Is an associative cache that much more expensive compared to a traditional banked register file? It is my understanding that they still have operand caches for recently used registers. The rest seems functionally similar to the usual operand collectors, and is likely done at the pre-scheduling stage. There are enough waves in flight to hide cache access, and each instruction can be delayed until the data has been collected. Cache misses can probably be handled efficiently as well. Stall the instructions until you fall below a certain occupancy threshold, then invoke an interrupt that will shuffle the data around. Sure, it won’t be fast, but still likely much better than a round trip to the thread scheduler.
It's moreso competing goals. Register file needs to be accessed in one cycle. This means huge SRAM cells of like 16 transistors before even thinking about checking tags. So your cache can't have high associativity because that's too slow for RF, and it can't be all that high capacity either because it's using humongous SRAM cells.

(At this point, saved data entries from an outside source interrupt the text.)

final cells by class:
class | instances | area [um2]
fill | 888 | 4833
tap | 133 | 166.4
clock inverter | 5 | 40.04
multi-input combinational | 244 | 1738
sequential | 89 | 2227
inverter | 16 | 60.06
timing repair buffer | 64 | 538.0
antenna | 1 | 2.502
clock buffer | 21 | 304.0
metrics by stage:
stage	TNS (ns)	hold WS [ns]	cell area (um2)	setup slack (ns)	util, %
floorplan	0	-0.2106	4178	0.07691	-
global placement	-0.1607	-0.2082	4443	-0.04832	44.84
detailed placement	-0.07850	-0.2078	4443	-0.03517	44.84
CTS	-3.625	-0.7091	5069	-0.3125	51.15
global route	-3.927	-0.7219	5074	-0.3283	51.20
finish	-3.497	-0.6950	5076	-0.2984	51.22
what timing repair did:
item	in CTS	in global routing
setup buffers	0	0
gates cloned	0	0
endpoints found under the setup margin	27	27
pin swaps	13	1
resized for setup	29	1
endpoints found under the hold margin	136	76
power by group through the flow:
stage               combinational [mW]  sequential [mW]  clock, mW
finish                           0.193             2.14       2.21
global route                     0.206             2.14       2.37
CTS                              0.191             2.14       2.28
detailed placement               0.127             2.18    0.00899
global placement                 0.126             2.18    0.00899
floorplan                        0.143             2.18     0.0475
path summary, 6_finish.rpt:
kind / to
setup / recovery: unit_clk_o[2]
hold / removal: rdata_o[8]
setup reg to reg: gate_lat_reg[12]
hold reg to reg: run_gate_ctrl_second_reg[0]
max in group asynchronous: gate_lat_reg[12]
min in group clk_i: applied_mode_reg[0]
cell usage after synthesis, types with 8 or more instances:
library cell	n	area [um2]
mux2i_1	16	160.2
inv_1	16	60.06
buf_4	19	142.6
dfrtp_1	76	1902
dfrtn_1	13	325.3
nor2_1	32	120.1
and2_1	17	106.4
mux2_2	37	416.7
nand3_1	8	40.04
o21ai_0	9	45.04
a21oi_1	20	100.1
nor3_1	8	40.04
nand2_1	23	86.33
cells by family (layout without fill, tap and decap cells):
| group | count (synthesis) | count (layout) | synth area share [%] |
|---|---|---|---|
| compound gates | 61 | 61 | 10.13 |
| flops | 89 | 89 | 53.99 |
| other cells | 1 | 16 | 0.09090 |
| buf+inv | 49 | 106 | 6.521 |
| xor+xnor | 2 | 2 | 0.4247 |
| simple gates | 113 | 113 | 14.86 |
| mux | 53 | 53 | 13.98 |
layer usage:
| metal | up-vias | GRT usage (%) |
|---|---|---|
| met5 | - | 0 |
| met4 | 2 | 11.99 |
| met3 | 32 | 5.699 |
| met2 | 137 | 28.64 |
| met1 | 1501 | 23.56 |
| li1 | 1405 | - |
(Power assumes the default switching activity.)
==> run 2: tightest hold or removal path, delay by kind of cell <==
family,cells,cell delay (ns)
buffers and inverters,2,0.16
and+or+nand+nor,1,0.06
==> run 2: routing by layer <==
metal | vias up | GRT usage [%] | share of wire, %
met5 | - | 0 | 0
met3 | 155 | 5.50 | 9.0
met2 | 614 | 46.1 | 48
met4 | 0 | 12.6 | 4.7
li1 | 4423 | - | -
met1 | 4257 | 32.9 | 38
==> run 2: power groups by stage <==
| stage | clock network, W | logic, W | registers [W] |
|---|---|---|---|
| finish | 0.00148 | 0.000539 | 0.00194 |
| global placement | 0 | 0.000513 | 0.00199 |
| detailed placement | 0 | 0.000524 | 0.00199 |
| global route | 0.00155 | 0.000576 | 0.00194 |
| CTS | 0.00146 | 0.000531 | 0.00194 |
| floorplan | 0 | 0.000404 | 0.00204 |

AFAIK operand cache hits are found by the compiler and baked into the instruction, the hardware isn't doing any checks at runtime.
 
Register file needs to be accessed in one cycle.
Not just that. That needs to be provided for 2 read and 1 write ports just to keep the overall lower bound for instruction latency reasonable. Add on top one more read and write port with lower latency bounds for communication with the next cache tier. That's a lot to service in a single cycle, and the tag checks can't be trivially partitioned into banks under those constraints. Only way I could imagine is if the virtual address space for registers used a different hash scheme from global memory, such that at least the 3-4 fast ports are using bank internal associativity only rather than having to provide associativity spanning the whole register file. Leaves 1 or 2 "slow" ports that need to be scheduled for checking their tags against the whole file, but each bank might just be able to check more than one tag per cycle - just not the whole 4-5.

Probably also sightly more than the 4 banks you usually would find on a register file that needs to support register based access only.
 
Given how large GPU register files are, I guess this works at least somewhat efficiently because most registers are, by necessity of the numbers, rarely accessed. So the ability to spill would let you get away with a much smaller actual register file/L0/lowest level of the hierarchy.

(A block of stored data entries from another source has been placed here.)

==> src/sfam_defines.svh <==
`ifndef SFAM_DEFINES_SVH
`define SFAM_DEFINES_SVH
// register byte addresses on the apb slave
`define SFAM_A_CTRL      12'h000
`define SFAM_A_LIM_ICUR  12'h004
`define SFAM_A_LIM_VMAX  12'h008
`define SFAM_A_LIM_UCUR  12'h00C
`define SFAM_A_LIM_UVMAX 12'h010
`define SFAM_A_LIM_UVMIN 12'h014
`define SFAM_A_LIM_TEMP  12'h018
`define SFAM_A_LIM_LOWV  12'h01C
`define SFAM_A_STATUS    12'h020
`define SFAM_A_CMD       12'h024
// control register bit positions
`define SFAM_C_LOWV_EN   0
`define SFAM_C_OVHT_EN   1
`define SFAM_C_BRDG_EN   2
`define SFAM_C_MISS_EN   3
`define SFAM_C_STICKY    4
`define SFAM_C_USBRC_EN  5
`define SFAM_C_TEMP_EN   6
// command register bit: stop
`define SFAM_CMD_STOP    0
// limit and control reset values
`define SFAM_RST_ICUR    16'h0FA0
`define SFAM_RST_VMAX    16'hFFFF
`define SFAM_RST_UCUR    16'h01C2
`define SFAM_RST_UVMAX   16'h1450
`define SFAM_RST_UVMIN   16'h1068
`define SFAM_RST_TEMP    16'h0050
`define SFAM_RST_LOWV    16'h1F40
`define SFAM_RST_CTRL    7'h00
// usb reconnect pulse length in clock cycles
`define SFAM_USBRST_CYC  8'h10
`endif

==> src/sfam_pkg.sv <==
package sfam_pkg;
  // measured values from the converters
  typedef struct packed {
    logic [15:0] icur;
    logic [15:0] vin;
    logic [15:0] ucur;
    logic [15:0] uvolt;
    logic [15:0] temp;
  } sfam_meas_s;
  // discrete fault and motion inputs
  typedef struct packed {
    logic ovht;
    logic brdg;
    logic lsw_left;
    logic lsw_right;
    logic mov_left;
    logic mov_right;
    logic link_broken;
  } sfam_evt_s;
  typedef enum logic [1:0] {SFAM_IDLE, SFAM_ALARM} sfam_state_e;
  // cause bit indices in the status word
  typedef enum int {
    SFAM_K_ICUR_HI, SFAM_K_VIN_HI, SFAM_K_UCUR_HI, SFAM_K_UV_HI, SFAM_K_UV_LO,
    SFAM_K_TEMP_HI, SFAM_K_VIN_LO, SFAM_K_OVHT, SFAM_K_BRDG, SFAM_K_MISS, SFAM_K_N
  } sfam_cause_e;
endpackage

==> src/sfam_monitor.sv <==
// Contract
// any current, voltage or temperature out of range switches off every power output and raises the alarm.
// limits are held for input current, input voltage, usb current, usb max and min voltage and temperature, temperature only when measured.
// with low-voltage protection enabled, input voltage at or below its threshold raises the alarm.
// with overheat shutdown enabled, a driver overheat indication raises the alarm and turns off the driver.
// with bridge-fault option enabled, the driver malfunction signal raises the alarm and turns off the driver.
// with edge-misset enabled, the right switch while moving left or left switch while moving right raises the alarm.
// without sticky mode the alarm clears by itself once its cause is gone.
// in sticky mode alarm and cause stay latched until the host issues a stop command.
// with usb reconnect enabled, a broken host link resets the usb link.
// a readable status shows alarm active, its cause and whether the value was below or above its limit.
`timescale 1ns/1ps
`include "sfam_defines.svh"
module sfam_monitor
  import sfam_pkg::*;
#(
  parameter int LW = 16
)(
  // clock and reset
  input  wire logic             CLK_SYS,
  input  wire logic             RST,
  // apb slave
  input  wire logic             PSEL,
  input  wire logic             PENABLE,
  input  wire logic             PWRITE,
  input  wire logic [11:0]      PADDR,
  input  wire logic [31:0]      PWDATA,
  output logic      [31:0]      PRDATA,
  output logic                  PREADY,
  output logic                  PSLVERR,
  // monitored quantities and events
  input  wire sfam_meas_s       MEAS,
  input  wire sfam_evt_s        EVT,
  // protection outputs
  output logic                  PWR_EN,
  output logic                  DRV_EN,
  output logic                  ALARM,
  output logic                  USB_LINK_RST
);
  localparam int NC = SFAM_K_N;

  // register state
  logic [6:0]    ctrl_r, ctrl_nxt;
  // limits indexed by word offset minus one: entry 0 is the input current limit
  logic [LW-1:0] lim_r [7];
  logic [LW-1:0] lim_nxt [7];
  logic [NC-1:0] cause_r, cause_nxt, live;
  sfam_state_e   st_r, st_nxt;
  logic [31:0]   prdata_r, prdata_nxt;
  logic          pready_r, pready_nxt, pslverr_r, pslverr_nxt;
  logic          pwr_r, pwr_nxt, drv_r, drv_nxt;
  logic [7:0]    urst_cnt_r, urst_cnt_nxt;
  logic          link_prev_r, link_prev_nxt;
  logic          alarm_r, alarm_nxt;
  logic          usb_rst_r, usb_rst_nxt;
  logic          stop_cmd, acc, wr, hit;

  // a transfer is taken once, on its access edge; the ready cycle after it is ignored
  assign acc = PSEL && PENABLE && !pready_r;
  assign wr  = acc && PWRITE;
  assign stop_cmd = wr && PADDR == `SFAM_A_CMD && PWDATA[`SFAM_CMD_STOP];

  // live fault conditions; temperature, low voltage and the event faults are gated by their options
  // a value sitting exactly on a max or min limit is still good; low voltage trips at its threshold
  always_comb
  begin
    live = '0;
    live[SFAM_K_ICUR_HI] = MEAS.icur  > lim_r[0];
    live[SFAM_K_VIN_HI]  = MEAS.vin   > lim_r[1];
    live[SFAM_K_UCUR_HI] = MEAS.ucur  > lim_r[2];
    live[SFAM_K_UV_HI]   = MEAS.uvolt > lim_r[3];
    live[SFAM_K_UV_LO]   = MEAS.uvolt < lim_r[4];
    live[SFAM_K_TEMP_HI] = ctrl_r[`SFAM_C_TEMP_EN] && MEAS.temp > lim_r[5];
    live[SFAM_K_VIN_LO]  = ctrl_r[`SFAM_C_LOWV_EN] && MEAS.vin <= lim_r[6];
    live[SFAM_K_OVHT]    = ctrl_r[`SFAM_C_OVHT_EN] && EVT.ovht;
    live[SFAM_K_BRDG]    = ctrl_r[`SFAM_C_BRDG_EN] && EVT.brdg;
    live[SFAM_K_MISS]    = ctrl_r[`SFAM_C_MISS_EN] &&
                           ((EVT.lsw_right && EVT.mov_left) || (EVT.lsw_left && EVT.mov_right));
  end

  // alarm state and cause; a fault present in the stop cycle re-latches, so it is never lost
  always_comb
  begin
    cause_nxt = cause_r;
    st_nxt    = st_r;
    if (ctrl_r[`SFAM_C_STICKY])
    begin
      cause_nxt = (stop_cmd ? '0 : cause_r) | live;
    end
    else
    begin
      cause_nxt = live;
    end
    st_nxt = (cause_nxt != '0) ? SFAM_ALARM : SFAM_IDLE;
    // power outputs off while alarmed; registered from the next state so they change on the same edge as the state
    pwr_nxt = (st_nxt == SFAM_IDLE);
    drv_nxt = (st_nxt == SFAM_IDLE);                                         // see R4
    // alarm pin registered from the next state so it lines up with the enables
    alarm_nxt = (st_nxt == SFAM_ALARM);
  end

  // usb reconnect: a rising edge of link-broken starts a fixed reset pulse
  always_comb
  begin
    link_prev_nxt = EVT.link_broken;
    urst_cnt_nxt  = (urst_cnt_r != 8'h00) ? urst_cnt_r - 8'h01 : 8'h00;
    if (ctrl_r[`SFAM_C_USBRC_EN] && EVT.link_broken && !link_prev_r)
    begin
      urst_cnt_nxt = `SFAM_USBRST_CYC;
    end
    // only an edge restarts the link; a link that stays broken is reset once
    usb_rst_nxt = (urst_cnt_nxt != 8'h00);
  end

  // apb register file; answers in the access cycle's first edge
  always_comb
  begin
    ctrl_nxt    = ctrl_r;
    lim_nxt     = lim_r;
    prdata_nxt  = prdata_r;
    pready_nxt  = acc;
    pslverr_nxt = 1'b0;
    // unmapped offsets answer with an error and change nothing
    hit         = 1'b1;
    if (acc)
    begin
      prdata_nxt = 32'h0000_0000;
      unique case (PADDR)
        `SFAM_A_CTRL:
        begin
          if (PWRITE) ctrl_nxt = PWDATA[6:0];
          prdata_nxt = {25'h0, ctrl_r};
        end
        `SFAM_A_LIM_ICUR, `SFAM_A_LIM_VMAX, `SFAM_A_LIM_UCUR, `SFAM_A_LIM_UVMAX,
        `SFAM_A_LIM_UVMIN, `SFAM_A_LIM_TEMP, `SFAM_A_LIM_LOWV:
        begin
          if (PWRITE) lim_nxt[PADDR[4:2] - 3'h1] = PWDATA[LW-1:0];
          prdata_nxt[LW-1:0] = lim_r[PADDR[4:2] - 3'h1];
        end
        `SFAM_A_STATUS:
          prdata_nxt = {15'h0, st_r == SFAM_ALARM, 6'h0, cause_r};
        `SFAM_A_CMD:
          prdata_nxt = 32'h0000_0000;
        default:
          hit = 1'b0;
      endcase
      pslverr_nxt = !hit;
    end
  end

  // fault state registers; reset keeps every power output off until the first clean edge
  always_ff @(posedge CLK_SYS or posedge RST)
  begin
    if (RST)
    begin
      cause_r <= '0;
      st_r    <= SFAM_IDLE;
      alarm_r <= 1'b0;
      pwr_r   <= 1'b0;
      drv_r   <= 1'b0;
    end
    else
    begin
      cause_r <= cause_nxt;
      st_r    <= st_nxt;
      alarm_r <= alarm_nxt;
      pwr_r   <= pwr_nxt;
      drv_r   <= drv_nxt;
    end
  end

  // usb reconnect registers
  always_ff @(posedge CLK_SYS or posedge RST)
  begin
    if (RST)
    begin
      urst_cnt_r  <= 8'h00;
      link_prev_r <= 1'b0;
      usb_rst_r   <= 1'b0;
    end
    else
    begin
      urst_cnt_r  <= urst_cnt_nxt;
      link_prev_r <= link_prev_nxt;
      usb_rst_r   <= usb_rst_nxt;
    end
  end

  // apb register file registers
  always_ff @(posedge CLK_SYS or posedge RST)
  begin
    if (RST)
    begin
      ctrl_r    <= `SFAM_RST_CTRL;
      lim_r[0]  <= `SFAM_RST_ICUR;
      lim_r[1]  <= `SFAM_RST_VMAX;
      lim_r[2]  <= `SFAM_RST_UCUR;
      lim_r[3]  <= `SFAM_RST_UVMAX;
      lim_r[4]  <= `SFAM_RST_UVMIN;
      lim_r[5]  <= `SFAM_RST_TEMP;
      lim_r[6]  <= `SFAM_RST_LOWV;
      prdata_r  <= 32'h0000_0000;
      pready_r  <= 1'b0;
      pslverr_r <= 1'b0;
    end
    else
    begin
      ctrl_r    <= ctrl_nxt;
      lim_r     <= lim_nxt;
      prdata_r  <= prdata_nxt;
      pready_r  <= pready_nxt;
      pslverr_r <= pslverr_nxt;
    end
  end

  // outputs straight from flops
  assign PRDATA       = prdata_r;
  assign PREADY       = pready_r;
  assign PSLVERR      = pslverr_r;
  assign PWR_EN       = pwr_r;
  assign DRV_EN       = drv_r;
  assign ALARM        = alarm_r;
  assign USB_LINK_RST = usb_rst_r;
endmodule

==> config.mk <==
export PLATFORM = sky130hd
export DESIGN_NAME = sfam_monitor
export DESIGN_NICKNAME = d
export VERILOG_FILES = /design/src/sfam_pkg.sv /design/src/sfam_monitor.sv
export VERILOG_INCLUDE_DIRS = /design/src /design/src/src
export SDC_FILE = /design/constraint.sdc
export NUM_CORES = 1
export LEC_CHECK = 0
export ABC_AREA = 1
export BUFFER_PORTS_ARGS = -buffer_cell sky130_fd_sc_hd__buf_4
export CAP_MARGIN = 20
export CORE_ASPECT_RATIO = 1.1
export CORE_MARGIN = 4
export CORE_UTILIZATION = 55
export CTS_CLUSTER_SIZE = 28
export DETAILED_ROUTE_END_ITERATION = 6
export PLACE_DENSITY = 0.75
export SLEW_MARGIN = 5
export SYNTH_ARGS = -nofsm -noshare
export SYNTH_HDL_FRONTEND = slang
export SYNTH_SLANG_ARGS = --single-unit
==> constraint.sdc <==
create_clock -name CLK_SYS -period 6.4 [get_ports CLK_SYS]
set_input_delay 1.28 -clock CLK_SYS [delete_from_list [all_inputs] [get_ports CLK_SYS]]
set_output_delay 1.28 -clock CLK_SYS [all_outputs]
set_load 0.01 [all_outputs]
# Yosys cells after proc, flatten, opt, wreduce, memory -nomap -nowiden
# Cells that the tools add are included.
# Widths: inputs -> output; s select.
[totals]
reg_bits = 176
[op_classes]
bitwise = 2
addsub = 2
muxes = 16
order_cmp = 9
reduce_logical = 28
n_eq_ne = 11
[op_table]
columns = ["cell", "n"]
rows = [
  ["$bwmux 112", 1],
  ["$gt 16x16->1", 5],
  ["$bmux 16 s3", 1],
  ["$demux 16 s3", 1],
  ["$eq 12x5->1 const B", 4],
  ["$mux 16", 3],
  ["$pmux 16 s3", 1],
  ["$eq 12x4->1 const B", 2],
  ["$eq 12x6->1 const B", 2],
  ["$mux 10", 2],
  ["$le 16x16->1", 1],
  ["$lt 16x16->1", 1],
  ["$mux 8", 2],
  ["$reduce_bool 8->1", 2],
  ["$logic_and 1x1->1", 15],
  ["$eq 12x3->1 const B", 1],
  ["$logic_not 12->1", 1],
  ["$or 10x10->10", 1],
  ["$reduce_bool 10->1", 1],
  ["$reduce_or 10->1", 1],
  ["$sub 8x1->8 const B", 1],
  ["$reduce_or 7->1", 1],
  ["$reduce_and 3->1", 2],
  ["$mux 1", 5],
  ["other kinds (8)", 11],
]

# Longest topological paths before layout
[logic_depth]
word_depth = 11
ltp_mapped = 16
ltp_nobuf = 16

# Worst setup path after synthesis
# Ideal clock, no wire load.
[synth_path]
kind = "input to register"
from = "input port PADDR[2]"
to = "register prdata_r[3] (netlist: PRDATA[3])"
t_arrival_ns = 2.871
slack_ns = 3.411
n_path_buf = 2
path_stages = 15
setup_time_ns = 0.118
path_cell_list = "inv_1 clkbuf_1 ha_1 inv_1 nand2_1 nand2_2 nor2_1 nand2_1 buf_2 o22ai_1 nor2_1 nand3_1 nand2_1 nand2_1 nand2_1"
[synth_via]
elab_chain_cells = 6
word_cells_on_any_way = 16
cone_classes = "add/sub (1); eq/ne (8); mux (4); bitwise (1); reduce/logical (2)"
[synth_rtl]
columns = ["item", "line_no", "rtl"]
rows = [
  ["start, declared", "sfam_monitor.sv:26", "input wire logic [11:0] PADDR,"],
  ["$sub 3x1->3", "sfam_monitor.sv:138", "prdata_nxt[LW-1:0] = lim_r[PADDR[4:2] - 3'h1];"],
  ["$not 3->4 (implied by the code)", "sfam_monitor.sv:138", ""],
  ["$bmux 16 s3", "sfam_monitor.sv:138", ""],
  ["$mux 16 (implied by the code) (2 in series)", "sfam_monitor.sv:138", ""],
  ["$pmux 16 s3 (*)", "sfam_monitor.sv:128", "unique case (PADDR)"],
  ["end signal, assigned", "sfam_monitor.sv:210", "prdata_r <= prdata_nxt;"],
  ["end, declared", "sfam_monitor.sv:49", "logic [31:0] prdata_r, prdata_nxt;"],
]
# Every way passes the cells marked *; elsewhere a longest branch is shown, timed or not. The select of a mux whose other input is x is not followed.
# A chain may end at the register's enable or synchronous reset.

# Final worst setup path
[layout_path]
from = "input port PADDR[2]"
to = "register prdata_r[9] (netlist: PRDATA[9])"
# The elaborated chain is that of the path after synthesis.

==> reports/metrics.cfg <==
[detailed_routing]
drc=0
drt_pass1_iterations=5
ant_nets=0
wire_per_inst_um=15.9
vias_per_cell=5.34
via_count=9327
drtIter0Drc=861
routed_wl_um=27800

[setup_path]
worstPathArrival_ns=4.19
max_stage_delay_ns=0.50
r2r_start=PREADY
crit_slowest_cell=ha_1
crit_path_start=PADDR[2]
crit_path_end_kind=register
path_cells=buf_4 -> inv_1 -> ha_1 -> inv_1 -> nor2_1 -> nand2_1 -> o22ai_1 -> nor2_1 -> nand3_1 -> nand2_1 -> nand2_1 -> nand2_1
crit_fanout=41
required_ns=6.73
critical_path_class=in -> reg
crit_top_cell=nand2_1
crit_buf_inv=3
crit_family=simple AND/OR/NAND/NOR gates
cp-start-kind=input pin

[job]
timing.max_cap.violations=0

[cts]
cts_tree=yes
cts_inserted_buffers=17
cts-root-buf=clkbuf_16
postCtsSetupBuffers=0
h-tree-depth=4
clock_latency_ns=0.44
cts_max_path_buffers=2
cts_sinks=160
clk_pin_slew_ns=0.07
cts_hold_buf=0
cts_resized=0

[floorplan]
row_count=52
core_area_um2=18500
dieArea_um2=21100
start_util_pct=56.1
die_h_um=152
ios=174
die_w_um=139

[finish]
nets=1744
area_delta_synth_final_pct=17.0
antennaDiodeCount=0
fin_cells=1746
drive_gt1_share_pct=15.8
fillers=1611

[sta]
finalCritPeriodShare_pct=60.3
setup_violations=0
rsz0062_at_grt=no
clock.fmax_mhz=259
worst_pin_slew_ns=1.08
slew_violations=0
worst_hold_slack_ns=0.448
finClkSkew_ns=0.00535
post-route-min-period_ns=3.86
hold_viol=0
final.setup.tns_ns=0
max_slew_margin_pct=27.5

[synthesis]
synth-seq-cells=160
synth_top_cell_area_share_pct=28.5
yosysUniqueCellTypes=38
yosys.area.top_type=dfrtp_1
async_flop_share_pct=100
yosys_warnings=0
synth_top_cells_by_area=dfrtp_1, ha_1, nand2_1
yosys-top-cells-count=nand2_1, inv_1, o21ai_0
synth_most_common_cell=nand2_1
postSynthCellCount=1363
ys_seq_area_share_pct=39.1
synth.avg_cell_area_um2=7.60
synth_flop_cell=dfrtp_1
synth_edf_count=0
netlist_area_um2=10400

[global_route]
antenna_found_initial=0
grt_max_degree=99
grt_pass1_wl_um=45300
grt_pass1_vias=8957
grt_overflow=0
grt_use_total_pct=26.6

[placed_design]
dp_hpwl_um=21400
finalWeightedCongestion=0.867
place_inst=1714
io_buffers=142

[run_status]
outcome=finished clean

[power_and_ir_drop]
peakVddDrop_mv=0.185
cellLeakagePower_nw=5.92
clock_power_share_pct=41.9
switching_share_pct=29.0
seqPwrFrac_pct=42.5
total_power_w=0.00251
p_sw_w=0.000728
power.internal_w=0.00178
comb_power_share_pct=15.6
p_per_area_nw_per_um2=207

[min_path]
hold_path.class=reg -> reg
hold_start=urst_cnt_r[0]

[path summary, 6_finish.rpt]
check                                endpoint  slack, ns  depth (start not counted)
worst min register to register  urst_cnt_r[0]       0.45                          1
worst max-delay path                PRDATA[9]       2.54                         12
worst max register to register          ALARM       3.29                         10
max in group asynchronous            lim_r[7]       4.08                          3
min in group asynchronous           lim_r[28]       1.00                          2
worst min-delay path            urst_cnt_r[0]       0.45                          1
[through the flow]
step           utilization (%)  worst slack [ns]  area, µm²
2_1_floorplan                -             0.870      10400
3_3_place_gp              62.4              2.20      11500
3_5_place_dp              62.4              2.16      11500
4_1_cts                   65.6              2.61      12100
5_1_grt                   65.6              2.26      12100
6_report                  65.6              2.54      12100
[sequential cells by signal, summed over array words and instances, names as in the netlist]
| register | flops |
|---|---|
| ALARM | 1 |
| DRV_EN | 1 |
| PRDATA | 17 |
| PREADY | 1 |
| PSLVERR | 1 |
| USB_LINK_RST | 1 |
| cause_r | 10 |
| ctrl_r | 7 |
| lim_r | 112 |
| link_prev_r | 1 |
| urst_cnt_r | 8 |
[metal layers]
metal	GRT usage [%]	share of wire [%]
met3	4.56	6.6
met5	0	0
met1	35.7	43
met2	43.5	47
met4	9.74	3.4
[power by group through the flow]
stage / registers (W) / logic, W / clock network (W)
final: 0.00107 / 0.000393 / 0.00105
after global routing: 0.00107 / 0.000449 / 0.00111
after CTS: 0.00107 / 0.000394 / 0.00106
after detailed placement: 0.00108 / 0.000390 / 0
after global placement: 0.00108 / 0.000379 / 0
after floorplan: 0.00108 / 0.000250 / 0
[cell usage in the layout (no fill, tap or decap), types with 2 or more instances in the layout]
cell	netlist	final
ha_1	118	118
inv_6	0	7
clkinvlp_4	0	2
nand2_2	2	2
buf_4	17	149
bufinv_16	0	2
nor3_1	10	10
nand3_1	37	37
a21oi_1	66	66
xor2_1	2	2
o21ai_2	6	6
nand2_1	368	368
clkbuf_16	0	17
xnor2_1	2	2
clkinv_4	0	2
dfstp_2	42	42
o21a_1	4	4
conb_1	1	15
nor2_1	96	96
nand4_1	14	14
o31ai_1	6	6
inv_8	0	2
nand4_4	2	2
a21boi_1	2	2
o22ai_1	22	22
a21boi_0	3	3
dfrtp_1	118	118
o21ai_0	153	153
o21bai_1	2	2
inv_1	209	208
nor4_1	4	4
a22o_1	5	5
clkinv_1	2	2
o21ai_1	5	5
[cell families after synthesis]
| logic type | count (synthesis) | synth area share (%) |
|---|---|---|
| fa+ha+maj | 118 | 14.2 |
| xor+xnor | 4 | 0.338 |
| buf+inv | 267 | 10.8 |
| other cells | 1 | 0.0362 |
| flops | 160 | 39.1 |
| compound gates | 278 | 14.6 |
| simple gates | 535 | 20.9 |
[area by class of cell]
class                           count  area, µm²  share of cell area, %
Clock inverter                     15        173                   1.42
Tap cell                          243        304                   2.51
Inverter                          212        801                   6.61
Clock buffer                       17        425                   3.51
Sequential cell                   160       4060                   33.5
Timing Repair Buffer              149       1120                   9.23
Multi-Input combinational cell    950       5240                   43.3
(Power assumes the default switching activity.)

I wonder if this could work on a kind of instruction block basis. You already know which registers are going to be accessed (apart from indexed accesses, if supported) up until the next branch, or even until the next possible stall. Rather than checking tags per instruction, you could do it at the beginning of each block. Within a block, then, instructions only access a limited set of registers. And at each block boundary you could switch to executing another warp/wave/simdgroup, while doing cache transfers for the current one.
 
It's moreso competing goals. Register file needs to be accessed in one cycle. This means huge SRAM cells of like 16 transistors before even thinking about checking tags. So your cache can't have high associativity because that's too slow for RF, and it can't be all that high capacity either because it's using humongous SRAM cells.

I don't see why this would need to be the case at all. GPUs have enough instructions in flight to wait a coupe of cycles before data becomes available.

AFAIK operand cache hits are found by the compiler and baked into the instruction, the hardware isn't doing any checks at runtime.

Doesn't at least Nvidia do wave reordering to minimize bank conflicts? AFAIK most manufacturers do something similar. They pre-record the next instruction for multiple waves and then schedule from that buffer based on available resources. You can start fetching the register data way before the instruction is dispatched.